由于心脏持续地收缩和舒张，需要大量的能量，其中脂肪酸（FA）是其三磷酸腺苷（ATP）的主要来源。但是，心脏无法制造这种底物，而是从多种来源获得脂肪酸，包括通过脂蛋白脂肪酶（LPL）的作用。脂蛋白脂肪酶在心肌细胞中产生，随后分泌到质膜上的硫酸乙酰肝素蛋白聚糖（HSPG）结合位点。然后为了将脂蛋白脂肪酶转移到内皮细胞管腔，糖基磷脂酰肌醇锚定的高密度脂蛋白结合蛋白1（GPIHBP1）与间质性脂蛋白脂肪酶结合，并将其转移到血管管腔，在那里脂蛋白脂肪酶可将循环中的甘油三酯分解为脂肪酸。内源性-β-葡萄糖醛酸酶乙酰肝素酶（Hpa）的独特之处在于，它是唯一已知的哺乳动物酶，可以裂解硫酸乙酰肝素，从而促进上述脂蛋白脂肪酶从心肌细胞HSPG中释放。在糖尿病中，一直认为心脏产生能量方式的改变是导致糖尿病性心肌病（DCM）的原因。糖尿病发展到中度后，随着葡萄糖利用率的降低，由于Hpa 作用的增强，心脏血管腔内的脂蛋白脂肪酶活性得到增强。虽然这种适应可能有助于补偿心脏对葡萄糖的利用不足，但从长期来看，它是具有毒性的，因为有害的脂质代谢物积聚，以及脂肪酸氧化增强和因此造成的氧化应激，最终导致细胞死亡。这与一种心脏保护生长因子——血管内皮生长因子B（VEGFB）的丧失同时发生。本文探讨了乙酰肝素酶、脂蛋白脂肪酶和血管内皮生长因子B之间的相互联系及其在糖尿病性心肌病中的潜在影响。鉴于缺乏基于机制的DCM治疗，了解这种心肌病的病理，以及脂蛋白脂肪酶的作用，将有助于我们推进其临床治疗。

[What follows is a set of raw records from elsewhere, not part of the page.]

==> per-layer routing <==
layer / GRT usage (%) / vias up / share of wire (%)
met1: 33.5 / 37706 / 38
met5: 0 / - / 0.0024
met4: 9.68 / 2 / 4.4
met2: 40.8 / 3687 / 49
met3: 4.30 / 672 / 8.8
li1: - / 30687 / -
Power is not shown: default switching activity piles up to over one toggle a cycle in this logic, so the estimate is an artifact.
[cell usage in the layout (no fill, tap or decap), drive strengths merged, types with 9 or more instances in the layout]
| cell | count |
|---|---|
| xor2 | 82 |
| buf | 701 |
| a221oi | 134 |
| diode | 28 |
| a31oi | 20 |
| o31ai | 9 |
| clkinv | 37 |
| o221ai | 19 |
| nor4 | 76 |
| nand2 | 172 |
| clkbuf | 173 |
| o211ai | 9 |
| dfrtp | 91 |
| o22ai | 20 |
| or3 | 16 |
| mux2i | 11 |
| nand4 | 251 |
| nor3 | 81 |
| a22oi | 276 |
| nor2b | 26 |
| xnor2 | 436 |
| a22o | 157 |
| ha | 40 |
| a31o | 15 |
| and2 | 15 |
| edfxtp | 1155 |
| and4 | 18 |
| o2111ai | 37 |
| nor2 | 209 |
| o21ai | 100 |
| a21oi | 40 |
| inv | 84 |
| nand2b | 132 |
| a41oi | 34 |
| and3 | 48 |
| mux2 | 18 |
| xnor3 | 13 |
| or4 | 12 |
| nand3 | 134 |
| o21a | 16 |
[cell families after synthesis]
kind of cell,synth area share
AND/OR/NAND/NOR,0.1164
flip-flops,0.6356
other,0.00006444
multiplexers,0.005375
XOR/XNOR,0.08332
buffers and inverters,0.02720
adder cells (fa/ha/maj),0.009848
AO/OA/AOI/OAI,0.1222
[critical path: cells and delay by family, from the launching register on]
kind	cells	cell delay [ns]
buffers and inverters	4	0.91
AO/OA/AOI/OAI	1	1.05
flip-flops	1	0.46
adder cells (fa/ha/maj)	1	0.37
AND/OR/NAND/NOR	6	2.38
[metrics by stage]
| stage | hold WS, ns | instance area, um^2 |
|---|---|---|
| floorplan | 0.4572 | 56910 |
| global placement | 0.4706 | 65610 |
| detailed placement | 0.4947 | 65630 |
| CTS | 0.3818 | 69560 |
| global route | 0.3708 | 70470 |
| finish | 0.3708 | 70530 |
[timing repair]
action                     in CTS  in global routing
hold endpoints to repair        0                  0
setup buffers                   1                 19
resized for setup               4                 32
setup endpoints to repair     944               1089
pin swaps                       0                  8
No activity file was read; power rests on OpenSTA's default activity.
===== src/hdl/lpr_pkg.sv =====
// Package for the literal priority reorder block.
// Holds the controller state type, the command/status structs and constants.
// Depends on nothing.
package lpr_pkg;
	localparam int unsigned STORE_DEPTH = 32;
	localparam int unsigned IDX_W = 5;
	localparam int unsigned CNT_W = 6;
	localparam logic [15:0] LITNR_LIMIT = 16'd100;
	localparam logic [CNT_W-1:0] MIN_TAIL = 6'd2;

	typedef enum logic [3:0] {
		ST_LOAD,
		ST_CHECK_RD,
		ST_CHECK,
		ST_SCAN,
		ST_SHIFT,
		ST_PART,
		ST_EMIT
	} state_t;

	typedef struct packed {
		logic load;        // store the input item
		logic clr;         // clear count and overflow
		logic chk_rd;      // read entry at order_list[2]
		logic scan_init;   // start scan of slot i
		logic scan_step;   // compare entry j with best
		logic shift_step;  // shift one entry toward best
		logic next_slot;   // advance i
		logic part_init;   // start pass two
		logic part_step;   // one element of pass two
		logic emit_init;   // start output
		logic emit_step;   // one result taken
	} cmd_t;

	typedef struct packed {
		logic       do_reorder;
		logic       scan_done;
		logic       shift_done;
		logic       slots_done;
		logic       part_done;
		logic       emit_done;
		logic       empty;
	} stat_t;
endpackage
File: config.mk
export PLATFORM = sky130hd
export DESIGN_NAME = dlte_ctrl
export DESIGN_NICKNAME = d
export VERILOG_FILES = /design/src/design/dlte_pkg.sv /design/src/design/dlte_ctrl.sv
export SDC_FILE = /design/constraint.sdc
export NUM_CORES = 1
export LEC_CHECK = 0
export BUFFER_PORTS_ARGS = -buffer_cell sky130_fd_sc_hd__buf_4
export CAP_MARGIN = 10
export CORE_ASPECT_RATIO = 1.5
export CORE_MARGIN = 5
export CORE_UTILIZATION = 25
export CTS_CLUSTER_DIAMETER = 120
export DETAILED_ROUTE_END_ITERATION = 10
export SETUP_SLACK_MARGIN = 0.05
export SYNTH_ARGS = -nofsm -noshare
export SYNTH_HDL_FRONTEND = slang
export SYNTH_SLANG_ARGS = --single-unit
File: constraint.sdc
create_clock -name clk -period 1.9 [get_ports clk]
set_clock_uncertainty 0.1 [all_clocks]
set_input_delay 0.38 -clock clk [delete_from_list [all_inputs] [get_ports clk]]
set_output_delay 0.38 -clock clk [all_outputs]
set_load 0.01 [all_outputs]
[src/design/step_function_interval_integral_assert.svh]
// Assertion macros for the step function integrator RTL
`ifndef STEP_FUNCTION_INTERVAL_INTEGRAL_ASSERT_SVH
`define STEP_FUNCTION_INTERVAL_INTEGRAL_ASSERT_SVH
`ifndef SYNTH
`define SFII_ASSERT_IMP(lbl, ante, cons, msg) \
	lbl: assert property (@(posedge clk) disable iff (!arst_n) (ante) |-> (cons)) \
		else $error(msg);
`define SFII_ASSERT_NXT(lbl, ante, cons, msg) \
	lbl: assert property (@(posedge clk) disable iff (!arst_n) (ante) |=> (cons)) \
		else $error(msg);
`else
`define SFII_ASSERT_IMP(lbl, ante, cons, msg)
`define SFII_ASSERT_NXT(lbl, ante, cons, msg)
`endif
`endif

[src/design/sfii_pkg.sv]
// Types, codes and helpers for the step function integrator
package sfii_pkg;

	localparam int DEF_POINTS = 256;
	localparam int DATA_W     = 32;
	localparam int COUNT_W    = 9;
	localparam int RESULT_W   = 64;
	localparam int REG_IDX_W  = 1;

	localparam logic FUNC_WRITE = 1'b0;
	localparam logic FUNC_QUERY = 1'b1;

	localparam logic [REG_IDX_W-1:0] REG_BASE_LEVEL  = 1'b0;
	localparam logic [REG_IDX_W-1:0] REG_POINT_COUNT = 1'b1;

	// one breakpoint as held in the memory
	typedef struct packed {
		logic signed [DATA_W-1:0] t;
		logic signed [DATA_W-1:0] lev;
	} bp_t;

	// one product term handed to the multiply-accumulate unit
	typedef struct packed {
		logic                     clear;
		logic                     valid;
		logic signed [DATA_W:0]   diff;
		logic signed [DATA_W-1:0] lev;
	} mac_ctl_t;

	typedef enum logic [3:0] {
		S_IDLE,
		S_CHK0,
		S_CHKT,
		S_EDEC,
		S_LOC_RD,
		S_LOC_CMP,
		S_BR,
		S_GETFL,
		S_GETSL,
		S_WALK,
		S_FINAL,
		S_DRAIN,
		S_DONE
	} st_t;

	function automatic logic signed [DATA_W:0] sub33(
		input logic signed [DATA_W-1:0] a,
		input logic signed [DATA_W-1:0] b
	);
		return {a[DATA_W-1], a} - {b[DATA_W-1], b};
	endfunction

	function automatic mac_ctl_t mk_term(
		input logic signed [DATA_W:0]   diff,
		input logic signed [DATA_W-1:0] lev
	);
		mac_ctl_t m;
		m.clear = 1'b0;
		m.valid = 1'b1;
		m.diff  = diff;
		m.lev   = lev;
		return m;
	endfunction

endpackage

Due to its constant pumping and contraction, the heart requires a substantial amount of energy, with fatty acids (FAs) providing a major part of its adenosine triphosphate (ATP). However, the heart is incapable of making this substrate and attains its FAs from multiple sources, including the action of lipoprotein lipase (LPL). LPL is produced in cardiomyocytes and subsequently secreted to its heparan sulfate proteoglycan (HSPG) binding sites on the plasma membrane. To then move LPL to the endothelial cell (EC) lumen, glycosylphosphatidylinositol-anchored high-density lipoprotein-binding protein 1 (GPIHBP1) attaches to interstitial LPL and transfers it to the vascular lumen, where the LPL is ready to perform its function of breaking down circulating triglycerides (TG) into FAs. The endo-β-glucuronidase heparanase (Hpa) is unique in that it is the only known mammalian enzyme to cleave heparan sulfate (HS), thereby promoting the abovementioned release of LPL from the cardiomyocyte HSPG. In diabetes, it has been suggested that changes in how the heart generates energy are responsible for the development of diabetic cardiomyopathy (DCM). Following moderate diabetes, with the reduction in glucose utilization, the heart increases its LPL activity at the vascular lumen due to an increase in Hpa action. Although this adaptation might be beneficial to compensate for the underutilization of glucose by the heart, it is toxic over the long term, as harmful lipid metabolite accumulation, along with augmented FA oxidation and thus oxidative stress, leads to cell death. This coincides with the loss of a cardioprotective growth factor—namely, vascular endothelial growth factor B (VEGFB). This review discusses interconnections between Hpa, LPL, and VEGFB and their potential implications in DCM. Given that mechanism-based therapeutic care for DCM is unavailable, understanding the pathology of this cardiomyopathy, along with the contribution of LPL, will help us advance its clinical management.